Basti considerare che anche in un’annata tra le più torride del nuovo millennio, il Rïes sfiora appena i 12,5 % Vol. e non si tratta di “scorciatoie” enologiche che il più delle volte poi – soprattutto a livello gustativo – tornano indietro modi boomerang. Alludo semmai al risultato di un’attenta selezione delle migliori parcelle, esposte a ovest-sud ovest, ed estese su sette ettari di vigneto dedicati al riesling renano.
Raccolta manuale e selezione in vigna. Premacerazione a freddo delle uve in cassetta per 24 ore a 4°C, e con la fermentazione lenta a bassa temperatura del mosto.
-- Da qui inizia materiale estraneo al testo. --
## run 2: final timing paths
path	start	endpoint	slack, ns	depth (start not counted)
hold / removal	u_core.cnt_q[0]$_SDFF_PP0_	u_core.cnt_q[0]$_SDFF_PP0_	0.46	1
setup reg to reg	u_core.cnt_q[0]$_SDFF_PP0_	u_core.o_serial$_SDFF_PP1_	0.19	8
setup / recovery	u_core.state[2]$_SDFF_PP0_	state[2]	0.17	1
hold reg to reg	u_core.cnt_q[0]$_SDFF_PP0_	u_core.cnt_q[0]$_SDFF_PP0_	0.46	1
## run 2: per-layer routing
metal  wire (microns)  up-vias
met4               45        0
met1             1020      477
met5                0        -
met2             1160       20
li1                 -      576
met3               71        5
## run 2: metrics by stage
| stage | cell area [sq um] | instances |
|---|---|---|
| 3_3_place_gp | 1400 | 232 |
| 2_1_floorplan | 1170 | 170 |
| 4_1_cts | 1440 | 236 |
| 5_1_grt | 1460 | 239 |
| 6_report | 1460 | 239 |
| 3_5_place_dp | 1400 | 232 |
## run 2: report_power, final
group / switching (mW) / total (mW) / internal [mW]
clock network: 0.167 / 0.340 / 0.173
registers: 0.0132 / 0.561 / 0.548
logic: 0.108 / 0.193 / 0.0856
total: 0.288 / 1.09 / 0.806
Il vino affina sulle fecce fini sino all’imbottigliamento eseguito sei mesi dopo la vendemmia.
Manto paglierino con riflessi oro antico, buona consistenza. Il respiro è sussurrato, il timbro in crescendo: mela annurca, pesca nettarina, pompelmo e un ricordo di fieno secco, timo limone e piccoli fiori di malga; con lenta ossigenazione tutta l’irruenza del terroir mediante suggestioni di smalto e pietra polverizzata.
In bocca la freschezza è dirompente, stimola la salivazione ed il ritorno salino risulta marcato e in netto vantaggio sulle altre componenti gustative. Un Riesling Renano a mio avviso ancora giovanissimo, soltanto il tempo saprà bilanciare al meglio le caratteristiche di questo buon vino. Quattro chiocciole abbondanti, in egual misura al piatto di mezze maniche asparagi e guanciale che consiglio in abbinamento.